First, let’s take a look at the steps for installing Scrapy Splash.
Scrapy Splash uses the Splash API, so you’ll also need to install it or use the Docker image (in this tutorial, we’re going to use Docker.)
If you want to configure Splash manually without Docker, you can check the detailed instructions in the official installation documentation.
Docker is an open-source containerization technology that’ll help us to run the Splash instance in a virtual container. To install Docker, you can use the below command in Linux:
curl -fsSL https://get.docker.com -o get-docker.sh
sudo sh get-docker.sh
If you’re using Windows, macOS, or any other operating system, you can find the relevant installation information on the Docker website.
Once Docker is installed, you can use the `docker` command to pull the Splash Docker image from the Docker cloud.
docker pull scrapinghub/splash
The above command will download the Splash Docker image.

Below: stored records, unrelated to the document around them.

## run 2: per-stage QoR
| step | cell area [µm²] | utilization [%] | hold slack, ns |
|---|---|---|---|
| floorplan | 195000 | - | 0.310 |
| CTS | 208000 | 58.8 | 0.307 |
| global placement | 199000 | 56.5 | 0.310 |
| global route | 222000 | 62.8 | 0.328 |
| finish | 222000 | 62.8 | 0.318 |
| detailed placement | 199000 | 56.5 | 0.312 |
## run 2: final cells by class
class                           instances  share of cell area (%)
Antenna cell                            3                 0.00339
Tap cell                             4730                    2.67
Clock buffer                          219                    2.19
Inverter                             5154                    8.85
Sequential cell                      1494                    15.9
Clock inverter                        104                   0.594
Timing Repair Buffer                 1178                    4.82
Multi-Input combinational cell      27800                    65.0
From an optimization exercise on the open Yosys and OpenROAD flow, aimed at small area, a short achievable clock period and few clock cycles; shortcuts taken in it are not production practice. Function was checked by simulation only, so behaviour that the tests miss may differ from the original.

==> fjord <==
==> flow/design.v (excerpt) <==
module uriscv_core #(
    parameter   SUPPORT_BRAM_REGFILE = 1,
    parameter   RST_VECTOR           = 32'h00000000
) (
    input           clk,
    input           rst_n,
    input           intr_i,
    output          mem_i_rd_o,
    output  [31:0]  mem_i_pc_o,
    input   [31:0]  mem_i_inst_i,
    input           mem_i_accept_i,
    input           mem_i_valid_i,
    output          mem_d_rd_o,
    output  [3:0]   mem_d_wr_o,
    output  [31:0]  mem_d_addr_o,
    input   [31:0]  mem_d_data_rd_i,
    output  [31:0]  mem_d_data_wr_o,
    input           mem_d_accept_i,
    input           mem_d_ack_i
);
clock: 10.0 ns
lec_check: 0
cap_margin: 40
core_margin: 2
core_utilization: 40
setup_slack_margin: 4.5
slew_margin: 20
run.sh (not shown) runs the stock make flow with config.mk's settings and CLKGATE_MAP_FILE= SYNTH_SCRIPT=/design/flow/synth_recipe.tcl, a recipe that flattens the netlist after the stock synthesis.
==> yarrow (differences from fjord) <==
--- a/flow/design.v
+++ b/flow/design.v
@@ -17,49 +17,37 @@
 logic   [2:0]   state_q;
 logic   [4:0]   cnt_q;
 logic   [33:0]  r_q;         
 logic   [31:0]  d_q;         
 logic   [31:0]  q_q;         
 logic           neg_q;
 logic   [9:0]   pph_q;       
-logic           sa_q;        
-logic           sb_q;        
 wire        is_div   = func3_i[2];
 wire        div_sgn  = ~func3_i[0];            
 wire        div_quot = ~func3_i[1];            
 wire        a_sgn    = (func3_i[1:0] == 2'b01) | (func3_i[1:0] == 2'b10);
 wire        b_sgn    = (func3_i[1:0] == 2'b01);
 wire [31:0] a = operand_ra_i;
 wire [31:0] b = operand_rb_i;
 wire [31:0] ar = operand_ra_raw_i;
 wire                mul_top_w = (cnt_q[2:0] == 3'd4);
-wire signed [32:0]  mul_a_w   = {sa_q, ar};
-wire signed [8:0]   mul_c_w   = {mul_top_w & sb_q, q_q[7:0]};
+wire signed [32:0]  mul_a_w   = {a_sgn & ar[31], ar};
+wire signed [8:0]   mul_c_w   = {mul_top_w & b_sgn & q_q[7], q_q[7:0]};
 wire signed [41:0]  mul_pp_w  = mul_a_w * mul_c_w;
 wire        [41:0]  mul_sum_w = {{8{r_q[33]}}, r_q} + {pph_q, d_q};
 wire        b_zero_w = (b == 32'b0);
 wire [31:0] a_abs_w  = (div_sgn & a[31]) ? -a : a;
 wire [31:0] b_abs_w  = (div_sgn & b[31]) ? -b : b;
 function automatic [5:0] clz32(input [31:0] x);
-    reg        z16, z8, z4, z2, z1;
-    reg [15:0] y16;
-    reg [7:0]  y8;
-    reg [3:0]  y4;
-    reg [1:0]  y2;
-    begin
-        z16 = ~|x[31:16];
-        y16 = z16 ? x[15:0] : x[31:16];
-        z8  = ~|y16[15:8];
-        y8  = z8 ? y16[7:0] : y16[15:8];
-        z4  = ~|y8[7:4];
-        y4  = z4 ? y8[3:0] : y8[7:4];
-        z2  = ~|y4[3:2];
-        y2  = z2 ? y4[1:0] : y4[3:2];
-        z1  = ~y2[1];
-        clz32 = (x == 32'b0) ? 6'd32 : {1'b0, z16, z8, z4, z2, z1};
+    integer i;
+    begin
+        clz32 = 6'd32;
+        for (i = 0; i < 32; i = i + 1)
+            if (x[i])
+                clz32 = 6'd31 - i[5:0];
     end
 endfunction
 wire [5:0]  clz_r_w  = clz32(r_q[31:0]);
 wire [5:0]  clz_d_w  = clz32(d_q);
 wire [5:0]  norm_w   = clz_d_w - clz_r_w;
 wire        quick_w  = (clz_d_w < clz_r_w);
 wire [32:0] diff_w   = {1'b0, r_q[31:0]} - {1'b0, d_q};
@@ -120,16 +108,14 @@
     begin
         if (!is_div)
         begin
             r_q          <= 34'b0;
             {pph_q, d_q} <= 42'b0;
             q_q          <= b;
             neg_q        <= 1'b0;
-            sa_q         <= a_sgn & a[31];
-            sb_q         <= b_sgn & b[31];
         end
         else
         begin
             r_q   <= {2'b0, a_abs_w};
             d_q   <= b_abs_w;
             q_q   <= 32'b0;
             neg_q <= div_quot ? (div_sgn & (a[31] ^ b[31])) : (div_sgn & a[31]);
@@ -211,16 +197,14 @@
 logic           c_ecall_q;
 logic           c_ebreak_q;
 logic           c_mret_q;
 logic           c_md_q;
 logic           c_illegal_q;
 logic           c_wr_q;          
 logic           c_alusel_q;      
-logic           c_mhalf_q;       
-logic           c_mword_q;       
 logic   [3:0]   c_aluop_q;
 logic           ld_wait_q;       
 logic   [4:0]   lp_rd_q;
 logic           lp_wr_q;
 logic   [2:0]   lp_f3_q;
 logic           ld_done_w;
 logic           ld_iss_w;
@@ -332,15 +316,15 @@
 wire [31:0] rf_rs2_w = (d_rs2 == 5'd0) ? 32'b0 : rf_q[d_rs2];
 wire [31:0] d_rs1_val = (w_en_q && (w_rd_q == d_rs1)) ? w_val_q : rf_rs1_w;
 wire [31:0] d_rs2_val = (w_en_q && (w_rd_q == d_rs2)) ? w_val_q : rf_rs2_w;
 wire        src_en_w  = wb_en_w | lw_en_w;
 wire [4:0]  src_rd_w  = lw_en_w ? lp_rd_q : e_rd_w;
 wire        d_fwd1    = src_en_w && (src_rd_w == d_rs1);
 wire        d_fwd2    = src_en_w && (src_rd_w == d_rs2);
-wire        d_lsmd_w = d_load | d_md;            
+wire        d_lsmd_w = d_load | d_store | d_md;
 assign d_blk_w = (ld_wait_q & ~ld_done_w &
                   (d_lsmd_w | (lp_wr_q & ((lp_rd_q == d_rs1) | (lp_rd_q == d_rs2) | (lp_rd_q == d_rd))))) |
                  (ld_iss_w &
                   (d_lsmd_w | (c_wr_q & ((e_rd_w == d_rs1) | (e_rd_w == d_rs2) | (e_rd_w == d_rd)))));
 wire        d_bimm    = ~d_op & ~d_branch;
 logic           f_rd_q;
 logic   [31:0]  f_pc_q;
@@ -441,16 +425,14 @@
 always_ff @(posedge clk)
 begin
     if (e_free_w)
     begin
         ir_q        <= d_inst_w;
         c_pred_q    <= d_pred_w;
         c_alusel_q  <= ~(d_md | d_csr | d_jal | d_jalr | d_auipc | d_lui);
-        c_mhalf_q   <= (d_load | d_store) & ((d_f3 == 3'b001) | (d_load & (d_f3 == 3'b101)));
-        c_mword_q   <= (d_load | d_store) & (d_f3 == 3'b010);
         c_alu_q     <= d_opimm | d_alu_op;
         c_lui_q     <= d_lui;
         c_auipc_q   <= d_auipc;
         c_jal_q     <= d_jal;
         c_jalr_q    <= d_jalr;
         c_branch_q  <= d_branch;
         c_load_q    <= d_load;
@@ -546,16 +528,18 @@
     3'b101:  br_take_r = ~lts_w;
     3'b110:  br_take_r = ltu_w;
     3'b111:  br_take_r = ~ltu_w;
     default: br_take_r = 1'b0;
     endcase
 end
 wire [31:0] addr_w    = alu_sum_w[31:0];
-wire [1:0]  ls_lo_w   = op1_w[1:0] + alu_b_w[1:0];
-wire        misalign_w= (c_mhalf_q & ls_lo_w[0]) | (c_mword_q & (ls_lo_w != 2'b00));
+wire        ls_half_w = (e_f3 == 3'b001) | (c_load_q & (e_f3 == 3'b101));
+wire        ls_word_w = (e_f3 == 3'b010);
+wire        misalign_w= (c_load_q | c_store_q) &
+                        ((ls_half_w & addr_w[0]) | (ls_word_w & (addr_w[1:0] != 2'b00)));
 logic   [31:0]  csr_mepc_q;
 logic   [4:0]   csr_mcause_q;    
 logic   [31:0]  csr_sr_q;
 logic   [31:0]  csr_mscratch_q;
 logic   [31:0]  csr_mip_q;
 logic   [31:0]  csr_mie_q;
 logic   [31:0]  csr_mtvec_q;
@@ -733,21 +717,15 @@
     end
 end
 assign mem_d_rd_o      = m_rd_q;
 assign mem_d_wr_o      = m_wr_q;
 assign mem_d_addr_o    = m_addr_q;
 assign mem_d_data_wr_o = m_data_q;
 wire        d_req_acc_w = m_act_w & mem_d_accept_i;
-logic [5:0] ld_pos_q;
-assign      ld_done_w   = ld_wait_q & ~m_rd_q & mem_d_ack_i & (ld_pos_q == 6'd0);
-always_ff @(posedge clk)
-    if (ld_iss_w)
-        ld_pos_q <= dq_q + {5'b0, m_act_w & mem_d_accept_i} - {5'b0, mem_d_ack_i};
-    else if (mem_d_ack_i && (ld_pos_q != 6'd0))
-        ld_pos_q <= ld_pos_q - 6'd1;
+assign      ld_done_w   = ld_wait_q & ~m_act_w & mem_d_ack_i & (dq_q == 6'd1);
 assign      lw_en_w     = ld_done_w & lp_wr_q;
 logic [1:0] ld_off_q;
 always_ff @(posedge clk, negedge rst_n)
 begin
     if (~rst_n)
     begin
         ld_wait_q <= 1'b0;
CORE_UTILIZATION = 30   (was 40)
SETUP_SLACK_MARGIN = 4   (was 4.5)
==> comparison table <==
quantity	yarrow	fjord
Count of cells along the worst register-to-register path	23	24
Vias after detailed routing	101,000	105,000
Run status	finished clean	finished clean
Hold Path Stages	1	2
Worst setup path startpoint	ir_q[13]$_DFFE_PN_	u_muldiv.cnt_q[1]$_DFFE_PN0P_
Multiplexer area fraction after synthesis	12.0%	9.62%
Post-synthesis xor/xnor area fraction	2.85%	3.00%
Global-route wire length before repair	741,000 um	771,000 um
Die width	622 um	540 um
Drt total wl	543,000 um	564,000 um
Via/cell ratio	6.11	6.61
Average size of a mapped cell	10.3 sq um	9.80 sq um
Sequential share of cell area	37.7%	37.6%
Total of cells resized after clock tree synthesis	142	250
Met2 WL post-DR	225,000 um	239,000 um
Overall fraction of global-route tracks in use	26.8%	37.1%
Clock transition at the register clock pins on the worst setup and hold paths after CTS	70 ps	60 ps
Latest clock arrival within the worst-skew pair	960 ps	940 ps
Skew final	137 ps	105 ps
Area growth syn-to-layout	16.1%	17.0%
Total instance count after detailed placement	16,000	15,200
Fraction of met1 tracks used by global routing	35.3%	48.2%
Testbench counts of fjord, summed over its fixed seeds: cycles 91,527.
Testbench counts of yarrow, summed over its fixed seeds: cycles 92,488.

-- static timing again, ports no longer ideal --
In the flow no input, the clock included, has a driving cell. The finished layouts below were timed again as built, in two steps.
Step 1 assumes that a clkbuf_16 drives the clock port and a buf_2 every other input.
Step 2 times the ports against the registers' clock, not the clock port: input delays grow and output delays shrink by t, the midpoint of the rising clock arrivals with the driver on.
Slacks: ideal / step 1 / step 2; pairs: ideal / step 1.
run	t (ns)	setup WS [ns]	hold WS [ns]	clock arrival spread, ns	worst slew at a driven data input, ns
fjord	0.980	3.638 / 3.638 / 3.538	0.487 / 0.487 / 0.487	0.105 / 0.105	0.08
yarrow	1.000	3.617 / 3.617 / 3.077	0.510 / 0.510 / 0.510	0.137 / 0.136	0.13
After both steps setup and hold are still met in every run listed. For yarrow, which loses most, drivers alone change the setup slack by 0.000 ns; drivers and shift together by -0.540 ns.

Now, you’ll have to run it using the below command:
docker run -it -p 8050:8050 --rm scrapinghub/splash
The Splash instance will be available and ready to use on port 8050. So, if you visit: localhost:8050 on your browser, you’ll see the default Splash page.
Next, you’ll have to install Scrapy and the `scrapy-splash` plugin. The latter can be done with a single command as below:
pip install scrapy scrapy-splash
The `pip`command will download all the necessary dependencies from the Python package index(PyPI) and install them.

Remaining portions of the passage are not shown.